INPUT DATA:
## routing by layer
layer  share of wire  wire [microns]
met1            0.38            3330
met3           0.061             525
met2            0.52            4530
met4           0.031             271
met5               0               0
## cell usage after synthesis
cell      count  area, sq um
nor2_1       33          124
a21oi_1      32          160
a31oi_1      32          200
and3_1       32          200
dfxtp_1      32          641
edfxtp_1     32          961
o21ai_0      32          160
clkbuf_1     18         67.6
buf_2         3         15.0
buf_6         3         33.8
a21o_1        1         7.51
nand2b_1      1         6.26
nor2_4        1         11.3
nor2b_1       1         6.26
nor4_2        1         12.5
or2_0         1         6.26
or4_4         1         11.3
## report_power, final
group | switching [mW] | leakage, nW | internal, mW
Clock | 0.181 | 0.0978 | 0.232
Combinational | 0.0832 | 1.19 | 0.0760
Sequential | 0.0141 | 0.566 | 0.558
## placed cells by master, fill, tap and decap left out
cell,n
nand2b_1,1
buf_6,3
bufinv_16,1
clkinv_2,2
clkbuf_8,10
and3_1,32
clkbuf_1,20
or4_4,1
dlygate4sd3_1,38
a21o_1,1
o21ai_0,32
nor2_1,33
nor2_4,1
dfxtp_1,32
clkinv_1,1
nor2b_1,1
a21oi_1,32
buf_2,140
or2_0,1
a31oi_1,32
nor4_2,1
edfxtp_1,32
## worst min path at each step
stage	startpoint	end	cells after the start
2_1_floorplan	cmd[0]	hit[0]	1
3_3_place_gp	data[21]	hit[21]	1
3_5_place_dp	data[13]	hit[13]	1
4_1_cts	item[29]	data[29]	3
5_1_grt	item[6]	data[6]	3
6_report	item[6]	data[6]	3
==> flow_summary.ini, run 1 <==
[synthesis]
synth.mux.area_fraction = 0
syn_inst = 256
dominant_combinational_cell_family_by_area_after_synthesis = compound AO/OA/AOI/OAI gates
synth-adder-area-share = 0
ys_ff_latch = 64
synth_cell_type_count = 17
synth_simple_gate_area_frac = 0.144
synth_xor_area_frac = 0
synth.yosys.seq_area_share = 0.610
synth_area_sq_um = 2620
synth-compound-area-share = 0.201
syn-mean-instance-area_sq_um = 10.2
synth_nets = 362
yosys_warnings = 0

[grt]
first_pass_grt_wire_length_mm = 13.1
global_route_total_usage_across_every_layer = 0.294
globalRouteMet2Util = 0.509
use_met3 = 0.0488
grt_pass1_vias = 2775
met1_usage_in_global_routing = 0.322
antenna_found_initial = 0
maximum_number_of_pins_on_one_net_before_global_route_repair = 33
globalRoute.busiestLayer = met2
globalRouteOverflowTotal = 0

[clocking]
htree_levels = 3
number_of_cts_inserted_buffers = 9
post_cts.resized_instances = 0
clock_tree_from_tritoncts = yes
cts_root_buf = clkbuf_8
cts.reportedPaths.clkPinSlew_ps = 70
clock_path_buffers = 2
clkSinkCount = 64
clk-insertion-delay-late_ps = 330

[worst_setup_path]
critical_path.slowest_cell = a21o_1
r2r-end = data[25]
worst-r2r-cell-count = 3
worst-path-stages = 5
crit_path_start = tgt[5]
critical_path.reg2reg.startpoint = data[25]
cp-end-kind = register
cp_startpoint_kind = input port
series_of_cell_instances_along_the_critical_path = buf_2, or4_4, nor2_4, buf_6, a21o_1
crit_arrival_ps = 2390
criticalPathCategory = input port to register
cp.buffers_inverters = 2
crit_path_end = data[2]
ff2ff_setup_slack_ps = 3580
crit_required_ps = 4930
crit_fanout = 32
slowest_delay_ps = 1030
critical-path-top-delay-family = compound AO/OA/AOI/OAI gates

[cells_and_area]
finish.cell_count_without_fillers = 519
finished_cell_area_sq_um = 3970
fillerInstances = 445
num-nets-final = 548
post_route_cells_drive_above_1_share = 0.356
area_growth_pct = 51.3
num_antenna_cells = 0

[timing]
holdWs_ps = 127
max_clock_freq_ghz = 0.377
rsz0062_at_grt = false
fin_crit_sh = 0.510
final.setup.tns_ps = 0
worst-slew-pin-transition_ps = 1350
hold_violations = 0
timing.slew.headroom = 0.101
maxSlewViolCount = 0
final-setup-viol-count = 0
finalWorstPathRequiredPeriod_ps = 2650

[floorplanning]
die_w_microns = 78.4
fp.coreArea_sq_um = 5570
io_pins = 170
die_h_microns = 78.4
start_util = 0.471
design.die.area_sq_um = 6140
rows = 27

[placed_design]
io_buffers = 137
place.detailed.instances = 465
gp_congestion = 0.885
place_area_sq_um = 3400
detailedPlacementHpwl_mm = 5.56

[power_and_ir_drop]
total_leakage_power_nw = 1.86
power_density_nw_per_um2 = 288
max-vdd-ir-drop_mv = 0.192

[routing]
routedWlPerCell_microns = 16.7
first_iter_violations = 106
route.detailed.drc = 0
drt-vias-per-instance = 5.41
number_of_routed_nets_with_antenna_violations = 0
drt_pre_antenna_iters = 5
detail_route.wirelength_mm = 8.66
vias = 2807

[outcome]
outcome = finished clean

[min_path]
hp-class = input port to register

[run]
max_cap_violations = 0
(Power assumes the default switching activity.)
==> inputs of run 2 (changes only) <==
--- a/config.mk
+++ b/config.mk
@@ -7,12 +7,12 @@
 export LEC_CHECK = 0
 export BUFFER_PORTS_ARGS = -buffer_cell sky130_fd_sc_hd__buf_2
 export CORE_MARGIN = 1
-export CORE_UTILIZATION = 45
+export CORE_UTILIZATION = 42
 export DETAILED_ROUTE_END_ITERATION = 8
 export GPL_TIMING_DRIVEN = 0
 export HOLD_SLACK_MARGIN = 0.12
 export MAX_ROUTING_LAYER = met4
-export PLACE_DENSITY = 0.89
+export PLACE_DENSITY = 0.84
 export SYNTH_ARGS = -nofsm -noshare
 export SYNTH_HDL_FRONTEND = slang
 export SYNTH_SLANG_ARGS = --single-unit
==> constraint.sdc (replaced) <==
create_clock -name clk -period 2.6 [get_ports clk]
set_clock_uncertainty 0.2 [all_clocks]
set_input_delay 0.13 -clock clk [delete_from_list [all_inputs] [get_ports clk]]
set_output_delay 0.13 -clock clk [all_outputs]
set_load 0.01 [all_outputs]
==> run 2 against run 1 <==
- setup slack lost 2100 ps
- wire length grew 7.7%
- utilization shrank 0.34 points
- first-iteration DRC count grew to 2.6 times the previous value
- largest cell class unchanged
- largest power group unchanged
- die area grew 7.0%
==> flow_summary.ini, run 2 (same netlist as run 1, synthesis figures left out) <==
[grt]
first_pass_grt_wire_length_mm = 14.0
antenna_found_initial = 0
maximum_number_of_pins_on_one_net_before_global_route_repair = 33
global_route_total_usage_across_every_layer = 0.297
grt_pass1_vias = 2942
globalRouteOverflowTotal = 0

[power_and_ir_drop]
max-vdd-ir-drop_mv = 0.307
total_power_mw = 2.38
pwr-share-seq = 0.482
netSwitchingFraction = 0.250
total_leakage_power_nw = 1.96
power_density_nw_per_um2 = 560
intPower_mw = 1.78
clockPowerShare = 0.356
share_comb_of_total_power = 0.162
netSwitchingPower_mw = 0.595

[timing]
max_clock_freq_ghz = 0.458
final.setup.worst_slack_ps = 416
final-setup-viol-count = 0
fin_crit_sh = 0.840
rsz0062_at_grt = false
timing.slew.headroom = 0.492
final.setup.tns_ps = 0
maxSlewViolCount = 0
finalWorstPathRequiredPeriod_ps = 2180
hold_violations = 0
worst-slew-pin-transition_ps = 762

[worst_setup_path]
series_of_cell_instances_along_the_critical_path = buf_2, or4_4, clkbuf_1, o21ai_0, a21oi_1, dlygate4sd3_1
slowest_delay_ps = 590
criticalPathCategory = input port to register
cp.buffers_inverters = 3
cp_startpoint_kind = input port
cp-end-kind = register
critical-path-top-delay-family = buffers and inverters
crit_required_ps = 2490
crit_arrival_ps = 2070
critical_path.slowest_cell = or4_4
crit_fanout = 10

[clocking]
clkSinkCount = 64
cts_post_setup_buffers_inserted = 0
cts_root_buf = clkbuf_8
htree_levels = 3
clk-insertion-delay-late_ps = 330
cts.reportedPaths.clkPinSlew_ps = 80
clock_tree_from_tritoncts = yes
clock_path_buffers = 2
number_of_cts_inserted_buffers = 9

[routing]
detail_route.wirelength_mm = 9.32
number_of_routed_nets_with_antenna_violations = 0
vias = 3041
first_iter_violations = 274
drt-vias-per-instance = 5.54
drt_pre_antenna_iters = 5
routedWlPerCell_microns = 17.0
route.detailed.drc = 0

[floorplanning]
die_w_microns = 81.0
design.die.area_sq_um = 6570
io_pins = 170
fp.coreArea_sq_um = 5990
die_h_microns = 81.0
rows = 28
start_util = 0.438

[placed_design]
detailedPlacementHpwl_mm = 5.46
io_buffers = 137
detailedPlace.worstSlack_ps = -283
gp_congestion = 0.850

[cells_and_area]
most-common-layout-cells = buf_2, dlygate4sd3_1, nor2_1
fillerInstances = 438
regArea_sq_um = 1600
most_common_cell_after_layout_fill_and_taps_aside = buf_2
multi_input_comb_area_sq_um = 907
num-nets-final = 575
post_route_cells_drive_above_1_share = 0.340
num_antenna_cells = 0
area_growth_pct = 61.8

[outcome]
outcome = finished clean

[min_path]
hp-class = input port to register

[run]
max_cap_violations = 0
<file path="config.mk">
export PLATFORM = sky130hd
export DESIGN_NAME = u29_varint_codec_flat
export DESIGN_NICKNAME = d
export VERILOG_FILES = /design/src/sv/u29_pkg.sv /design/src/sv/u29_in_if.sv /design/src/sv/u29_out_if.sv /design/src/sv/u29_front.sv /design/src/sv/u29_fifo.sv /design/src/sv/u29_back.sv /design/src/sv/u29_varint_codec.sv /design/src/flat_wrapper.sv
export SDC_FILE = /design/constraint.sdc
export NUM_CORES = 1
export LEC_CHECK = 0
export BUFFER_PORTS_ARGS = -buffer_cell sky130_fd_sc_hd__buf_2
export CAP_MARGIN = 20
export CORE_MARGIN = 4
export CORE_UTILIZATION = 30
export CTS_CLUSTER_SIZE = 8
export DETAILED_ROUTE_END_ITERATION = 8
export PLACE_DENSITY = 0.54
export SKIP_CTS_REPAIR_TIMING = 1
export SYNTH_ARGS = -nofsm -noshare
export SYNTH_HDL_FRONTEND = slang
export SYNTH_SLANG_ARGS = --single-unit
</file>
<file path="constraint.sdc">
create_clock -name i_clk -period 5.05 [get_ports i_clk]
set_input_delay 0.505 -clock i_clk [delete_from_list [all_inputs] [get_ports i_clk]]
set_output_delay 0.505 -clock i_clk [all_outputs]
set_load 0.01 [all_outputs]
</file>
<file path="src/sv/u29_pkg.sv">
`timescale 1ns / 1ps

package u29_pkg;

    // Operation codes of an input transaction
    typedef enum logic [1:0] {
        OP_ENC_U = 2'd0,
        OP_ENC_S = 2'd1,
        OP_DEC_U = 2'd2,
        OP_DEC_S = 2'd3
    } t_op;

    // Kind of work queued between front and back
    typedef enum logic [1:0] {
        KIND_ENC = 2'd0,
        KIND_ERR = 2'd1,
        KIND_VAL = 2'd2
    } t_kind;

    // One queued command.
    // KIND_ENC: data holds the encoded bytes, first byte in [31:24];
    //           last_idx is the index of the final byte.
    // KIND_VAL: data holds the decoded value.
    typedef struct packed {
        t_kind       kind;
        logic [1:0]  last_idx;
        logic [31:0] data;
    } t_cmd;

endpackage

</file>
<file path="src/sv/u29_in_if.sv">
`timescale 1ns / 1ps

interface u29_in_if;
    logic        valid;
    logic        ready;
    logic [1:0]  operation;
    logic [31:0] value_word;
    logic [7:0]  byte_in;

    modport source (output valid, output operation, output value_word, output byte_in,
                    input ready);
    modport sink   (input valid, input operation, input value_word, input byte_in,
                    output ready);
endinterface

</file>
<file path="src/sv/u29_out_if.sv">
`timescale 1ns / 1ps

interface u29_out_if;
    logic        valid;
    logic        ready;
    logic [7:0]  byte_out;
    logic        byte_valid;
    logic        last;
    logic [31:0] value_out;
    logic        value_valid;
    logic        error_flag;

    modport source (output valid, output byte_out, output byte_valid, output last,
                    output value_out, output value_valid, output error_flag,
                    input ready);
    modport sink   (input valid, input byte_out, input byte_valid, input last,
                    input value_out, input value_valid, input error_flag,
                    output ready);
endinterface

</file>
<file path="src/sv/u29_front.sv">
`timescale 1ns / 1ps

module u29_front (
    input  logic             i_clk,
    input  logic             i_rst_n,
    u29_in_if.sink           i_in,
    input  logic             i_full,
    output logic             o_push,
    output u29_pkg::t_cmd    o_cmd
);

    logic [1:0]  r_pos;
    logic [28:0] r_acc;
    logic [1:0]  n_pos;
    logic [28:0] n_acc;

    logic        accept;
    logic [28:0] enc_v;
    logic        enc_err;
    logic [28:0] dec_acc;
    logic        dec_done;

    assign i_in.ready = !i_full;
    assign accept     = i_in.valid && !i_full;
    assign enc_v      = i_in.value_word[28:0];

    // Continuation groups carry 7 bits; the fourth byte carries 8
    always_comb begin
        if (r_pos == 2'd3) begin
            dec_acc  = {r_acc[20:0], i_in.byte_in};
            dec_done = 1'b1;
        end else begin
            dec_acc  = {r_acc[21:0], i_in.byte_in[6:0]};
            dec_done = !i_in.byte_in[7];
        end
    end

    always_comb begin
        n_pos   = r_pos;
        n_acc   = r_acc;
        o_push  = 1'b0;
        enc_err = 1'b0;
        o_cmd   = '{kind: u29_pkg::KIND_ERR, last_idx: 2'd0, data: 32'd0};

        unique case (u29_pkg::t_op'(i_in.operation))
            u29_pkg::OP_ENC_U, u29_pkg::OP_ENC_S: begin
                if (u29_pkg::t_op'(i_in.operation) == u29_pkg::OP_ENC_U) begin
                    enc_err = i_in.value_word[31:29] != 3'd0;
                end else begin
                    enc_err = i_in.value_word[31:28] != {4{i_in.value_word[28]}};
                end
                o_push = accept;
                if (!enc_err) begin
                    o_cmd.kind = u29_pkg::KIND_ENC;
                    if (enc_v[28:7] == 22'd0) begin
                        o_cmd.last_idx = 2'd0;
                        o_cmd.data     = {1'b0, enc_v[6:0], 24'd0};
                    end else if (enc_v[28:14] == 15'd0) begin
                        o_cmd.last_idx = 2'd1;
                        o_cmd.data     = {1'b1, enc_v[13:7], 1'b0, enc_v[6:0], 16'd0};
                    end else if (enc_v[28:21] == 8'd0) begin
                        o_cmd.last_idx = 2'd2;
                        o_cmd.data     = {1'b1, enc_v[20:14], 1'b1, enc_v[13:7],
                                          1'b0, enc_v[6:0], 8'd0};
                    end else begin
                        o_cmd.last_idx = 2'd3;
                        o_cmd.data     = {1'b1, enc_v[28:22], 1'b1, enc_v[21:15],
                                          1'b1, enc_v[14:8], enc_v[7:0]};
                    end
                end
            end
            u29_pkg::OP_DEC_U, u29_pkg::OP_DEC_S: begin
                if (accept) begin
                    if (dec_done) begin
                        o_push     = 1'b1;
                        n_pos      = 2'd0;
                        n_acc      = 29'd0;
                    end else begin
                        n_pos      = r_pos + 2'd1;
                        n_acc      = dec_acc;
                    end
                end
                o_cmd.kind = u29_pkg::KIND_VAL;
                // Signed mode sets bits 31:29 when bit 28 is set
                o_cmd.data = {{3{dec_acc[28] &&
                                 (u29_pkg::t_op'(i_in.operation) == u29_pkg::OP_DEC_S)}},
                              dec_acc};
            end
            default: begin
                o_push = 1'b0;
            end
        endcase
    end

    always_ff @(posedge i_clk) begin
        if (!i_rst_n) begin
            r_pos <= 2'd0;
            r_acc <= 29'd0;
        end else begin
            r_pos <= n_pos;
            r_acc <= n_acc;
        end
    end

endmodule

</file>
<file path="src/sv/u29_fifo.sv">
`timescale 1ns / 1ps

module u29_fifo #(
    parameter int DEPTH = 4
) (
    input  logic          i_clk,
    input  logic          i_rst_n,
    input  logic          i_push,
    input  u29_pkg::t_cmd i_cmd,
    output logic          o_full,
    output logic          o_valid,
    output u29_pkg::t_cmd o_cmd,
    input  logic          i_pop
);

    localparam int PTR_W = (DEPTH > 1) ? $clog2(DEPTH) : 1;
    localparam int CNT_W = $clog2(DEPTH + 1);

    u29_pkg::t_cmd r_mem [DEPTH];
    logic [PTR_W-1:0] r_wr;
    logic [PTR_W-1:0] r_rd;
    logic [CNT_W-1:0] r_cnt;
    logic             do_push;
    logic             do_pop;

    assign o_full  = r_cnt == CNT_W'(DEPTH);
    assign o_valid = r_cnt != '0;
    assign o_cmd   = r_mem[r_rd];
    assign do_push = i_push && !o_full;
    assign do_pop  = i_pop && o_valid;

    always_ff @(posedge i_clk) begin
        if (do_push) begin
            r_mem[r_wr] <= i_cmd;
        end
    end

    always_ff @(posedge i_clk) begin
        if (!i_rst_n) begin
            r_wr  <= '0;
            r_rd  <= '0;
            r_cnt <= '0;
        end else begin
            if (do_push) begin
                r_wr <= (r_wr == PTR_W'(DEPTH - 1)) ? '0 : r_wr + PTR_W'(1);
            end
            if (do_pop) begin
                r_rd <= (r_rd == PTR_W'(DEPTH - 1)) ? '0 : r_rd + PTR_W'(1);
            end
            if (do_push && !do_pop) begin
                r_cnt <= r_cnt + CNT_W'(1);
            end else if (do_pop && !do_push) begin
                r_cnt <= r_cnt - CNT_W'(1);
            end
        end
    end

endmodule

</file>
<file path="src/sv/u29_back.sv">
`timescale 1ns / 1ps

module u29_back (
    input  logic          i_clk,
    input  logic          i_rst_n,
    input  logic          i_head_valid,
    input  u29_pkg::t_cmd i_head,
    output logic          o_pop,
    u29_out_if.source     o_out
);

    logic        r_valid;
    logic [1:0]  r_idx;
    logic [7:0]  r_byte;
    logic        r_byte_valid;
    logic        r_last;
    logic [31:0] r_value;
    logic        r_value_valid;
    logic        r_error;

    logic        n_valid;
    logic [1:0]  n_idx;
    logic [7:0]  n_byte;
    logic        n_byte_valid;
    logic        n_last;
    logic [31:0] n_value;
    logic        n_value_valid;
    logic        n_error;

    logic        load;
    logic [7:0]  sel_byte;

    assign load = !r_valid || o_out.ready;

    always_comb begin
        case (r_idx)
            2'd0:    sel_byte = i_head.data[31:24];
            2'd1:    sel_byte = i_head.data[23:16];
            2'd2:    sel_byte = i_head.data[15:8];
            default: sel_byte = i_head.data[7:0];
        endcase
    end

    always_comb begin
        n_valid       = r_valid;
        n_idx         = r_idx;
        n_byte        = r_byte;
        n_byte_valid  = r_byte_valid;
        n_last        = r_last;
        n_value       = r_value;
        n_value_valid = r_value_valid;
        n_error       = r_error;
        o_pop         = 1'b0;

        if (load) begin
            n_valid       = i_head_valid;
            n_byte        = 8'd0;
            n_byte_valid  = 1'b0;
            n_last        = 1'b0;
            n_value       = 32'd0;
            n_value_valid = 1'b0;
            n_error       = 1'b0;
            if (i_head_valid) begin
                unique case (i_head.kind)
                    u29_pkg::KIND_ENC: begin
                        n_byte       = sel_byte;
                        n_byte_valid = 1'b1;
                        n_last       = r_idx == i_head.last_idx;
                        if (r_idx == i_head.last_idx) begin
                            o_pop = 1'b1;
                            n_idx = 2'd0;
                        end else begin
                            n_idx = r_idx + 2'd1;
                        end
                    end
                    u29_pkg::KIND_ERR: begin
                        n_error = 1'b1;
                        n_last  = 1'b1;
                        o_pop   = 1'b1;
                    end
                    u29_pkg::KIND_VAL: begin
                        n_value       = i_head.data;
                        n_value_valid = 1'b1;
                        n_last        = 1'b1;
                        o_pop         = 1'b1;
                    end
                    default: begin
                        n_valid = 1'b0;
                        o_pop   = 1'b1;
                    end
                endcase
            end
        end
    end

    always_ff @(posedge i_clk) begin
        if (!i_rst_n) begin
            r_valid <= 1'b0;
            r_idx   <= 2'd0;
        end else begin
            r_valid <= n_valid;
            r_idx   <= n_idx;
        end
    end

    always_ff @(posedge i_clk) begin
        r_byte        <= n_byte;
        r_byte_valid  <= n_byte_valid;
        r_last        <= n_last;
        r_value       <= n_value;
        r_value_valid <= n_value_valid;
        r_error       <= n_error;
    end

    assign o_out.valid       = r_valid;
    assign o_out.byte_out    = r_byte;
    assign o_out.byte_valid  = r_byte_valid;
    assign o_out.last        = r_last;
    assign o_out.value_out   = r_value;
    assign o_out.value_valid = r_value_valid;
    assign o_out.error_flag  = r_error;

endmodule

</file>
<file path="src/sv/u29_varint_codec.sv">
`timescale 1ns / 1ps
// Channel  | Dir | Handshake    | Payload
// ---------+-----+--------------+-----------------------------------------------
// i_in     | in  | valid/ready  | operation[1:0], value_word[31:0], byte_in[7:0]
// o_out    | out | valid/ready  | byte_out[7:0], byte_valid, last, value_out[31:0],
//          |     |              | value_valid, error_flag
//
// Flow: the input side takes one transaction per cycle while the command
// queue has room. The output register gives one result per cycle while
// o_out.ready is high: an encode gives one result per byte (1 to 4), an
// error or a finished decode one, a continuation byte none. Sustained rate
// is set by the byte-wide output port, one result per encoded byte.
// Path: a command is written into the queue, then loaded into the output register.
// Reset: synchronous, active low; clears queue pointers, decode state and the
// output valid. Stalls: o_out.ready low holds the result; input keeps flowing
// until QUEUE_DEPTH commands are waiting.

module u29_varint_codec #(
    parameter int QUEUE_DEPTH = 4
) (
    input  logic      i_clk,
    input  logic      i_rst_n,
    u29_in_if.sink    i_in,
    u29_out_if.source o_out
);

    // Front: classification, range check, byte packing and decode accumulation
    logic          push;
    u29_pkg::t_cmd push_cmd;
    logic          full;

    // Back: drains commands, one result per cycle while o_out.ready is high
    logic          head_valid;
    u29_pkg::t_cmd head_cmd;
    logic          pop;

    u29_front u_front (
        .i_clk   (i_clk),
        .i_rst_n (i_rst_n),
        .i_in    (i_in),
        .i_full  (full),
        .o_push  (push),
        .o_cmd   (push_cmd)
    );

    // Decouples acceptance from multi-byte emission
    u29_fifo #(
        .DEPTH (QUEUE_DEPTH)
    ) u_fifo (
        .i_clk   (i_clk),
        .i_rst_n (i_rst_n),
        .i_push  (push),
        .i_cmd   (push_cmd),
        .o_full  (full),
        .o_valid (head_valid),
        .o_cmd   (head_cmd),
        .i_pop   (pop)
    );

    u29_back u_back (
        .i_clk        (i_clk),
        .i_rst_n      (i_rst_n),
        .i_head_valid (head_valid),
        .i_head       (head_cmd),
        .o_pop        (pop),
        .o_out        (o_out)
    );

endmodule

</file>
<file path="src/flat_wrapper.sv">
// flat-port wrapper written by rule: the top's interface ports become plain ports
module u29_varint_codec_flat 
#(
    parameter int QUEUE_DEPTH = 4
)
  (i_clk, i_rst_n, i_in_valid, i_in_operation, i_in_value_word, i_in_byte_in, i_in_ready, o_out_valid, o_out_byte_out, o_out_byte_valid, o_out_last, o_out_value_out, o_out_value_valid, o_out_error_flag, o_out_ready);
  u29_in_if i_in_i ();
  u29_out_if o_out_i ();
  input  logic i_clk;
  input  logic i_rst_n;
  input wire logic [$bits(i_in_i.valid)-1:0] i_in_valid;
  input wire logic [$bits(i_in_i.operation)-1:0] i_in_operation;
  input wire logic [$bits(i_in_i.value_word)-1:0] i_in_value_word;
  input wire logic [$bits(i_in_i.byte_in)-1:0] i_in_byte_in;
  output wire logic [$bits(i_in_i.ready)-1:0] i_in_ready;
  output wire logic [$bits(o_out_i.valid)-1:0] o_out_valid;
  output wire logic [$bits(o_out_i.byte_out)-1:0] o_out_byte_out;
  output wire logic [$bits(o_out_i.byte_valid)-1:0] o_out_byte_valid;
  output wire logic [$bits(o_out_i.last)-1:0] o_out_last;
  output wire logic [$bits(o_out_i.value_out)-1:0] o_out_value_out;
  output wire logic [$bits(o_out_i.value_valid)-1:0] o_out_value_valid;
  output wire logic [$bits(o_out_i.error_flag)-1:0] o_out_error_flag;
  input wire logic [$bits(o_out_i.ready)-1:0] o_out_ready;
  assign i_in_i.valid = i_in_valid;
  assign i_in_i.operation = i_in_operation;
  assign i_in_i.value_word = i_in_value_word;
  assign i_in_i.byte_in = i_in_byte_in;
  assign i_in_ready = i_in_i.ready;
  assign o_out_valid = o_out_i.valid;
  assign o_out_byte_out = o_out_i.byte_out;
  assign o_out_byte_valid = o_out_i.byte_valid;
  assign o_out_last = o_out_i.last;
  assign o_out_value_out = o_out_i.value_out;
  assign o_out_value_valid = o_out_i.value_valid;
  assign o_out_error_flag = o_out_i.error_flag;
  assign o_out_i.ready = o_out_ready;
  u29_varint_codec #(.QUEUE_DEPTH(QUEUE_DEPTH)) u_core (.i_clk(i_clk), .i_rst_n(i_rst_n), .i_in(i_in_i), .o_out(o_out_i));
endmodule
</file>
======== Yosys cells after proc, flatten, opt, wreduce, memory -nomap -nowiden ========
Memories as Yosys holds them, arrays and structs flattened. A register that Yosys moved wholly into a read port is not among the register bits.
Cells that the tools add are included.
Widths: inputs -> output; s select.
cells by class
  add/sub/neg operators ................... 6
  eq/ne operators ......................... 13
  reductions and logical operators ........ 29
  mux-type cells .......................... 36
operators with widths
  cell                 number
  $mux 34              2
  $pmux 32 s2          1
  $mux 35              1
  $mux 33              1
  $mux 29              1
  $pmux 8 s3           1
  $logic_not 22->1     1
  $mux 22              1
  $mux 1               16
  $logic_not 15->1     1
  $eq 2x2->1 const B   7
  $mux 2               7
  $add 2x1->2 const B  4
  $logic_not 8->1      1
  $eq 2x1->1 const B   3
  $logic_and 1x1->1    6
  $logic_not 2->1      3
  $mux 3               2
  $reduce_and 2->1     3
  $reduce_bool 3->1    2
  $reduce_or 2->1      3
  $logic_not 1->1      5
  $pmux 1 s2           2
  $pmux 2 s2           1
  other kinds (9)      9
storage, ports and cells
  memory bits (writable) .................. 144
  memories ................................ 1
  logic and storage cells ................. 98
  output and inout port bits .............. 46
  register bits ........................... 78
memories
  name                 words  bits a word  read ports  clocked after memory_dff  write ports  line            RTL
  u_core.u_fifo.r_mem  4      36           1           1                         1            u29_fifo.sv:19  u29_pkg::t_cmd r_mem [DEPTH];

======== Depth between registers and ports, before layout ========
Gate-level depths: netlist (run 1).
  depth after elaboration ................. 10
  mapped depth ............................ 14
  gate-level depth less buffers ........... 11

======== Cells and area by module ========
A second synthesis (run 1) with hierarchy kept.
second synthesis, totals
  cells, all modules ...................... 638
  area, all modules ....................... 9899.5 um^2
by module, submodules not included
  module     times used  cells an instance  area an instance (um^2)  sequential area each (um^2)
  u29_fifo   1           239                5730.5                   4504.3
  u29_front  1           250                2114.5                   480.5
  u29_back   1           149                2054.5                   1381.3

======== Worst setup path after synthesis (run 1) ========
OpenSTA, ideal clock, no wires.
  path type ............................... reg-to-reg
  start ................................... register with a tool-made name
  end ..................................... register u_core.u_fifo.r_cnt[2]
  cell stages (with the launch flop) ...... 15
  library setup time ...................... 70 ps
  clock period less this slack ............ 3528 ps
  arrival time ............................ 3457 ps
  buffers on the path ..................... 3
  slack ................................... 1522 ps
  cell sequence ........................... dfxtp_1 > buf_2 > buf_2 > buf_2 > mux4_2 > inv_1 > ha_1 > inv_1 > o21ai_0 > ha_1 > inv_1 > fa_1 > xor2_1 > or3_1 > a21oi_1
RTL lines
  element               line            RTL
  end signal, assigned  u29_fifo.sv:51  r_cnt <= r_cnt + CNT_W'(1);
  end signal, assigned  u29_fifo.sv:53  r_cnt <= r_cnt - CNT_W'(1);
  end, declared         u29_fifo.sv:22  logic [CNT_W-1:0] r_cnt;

WHAT TO DO:
Look through the entries above and copy each line that has "headroom" in it.

THE COMPLETED TASK:
timing.slew.headroom = 0.101
timing.slew.headroom = 0.492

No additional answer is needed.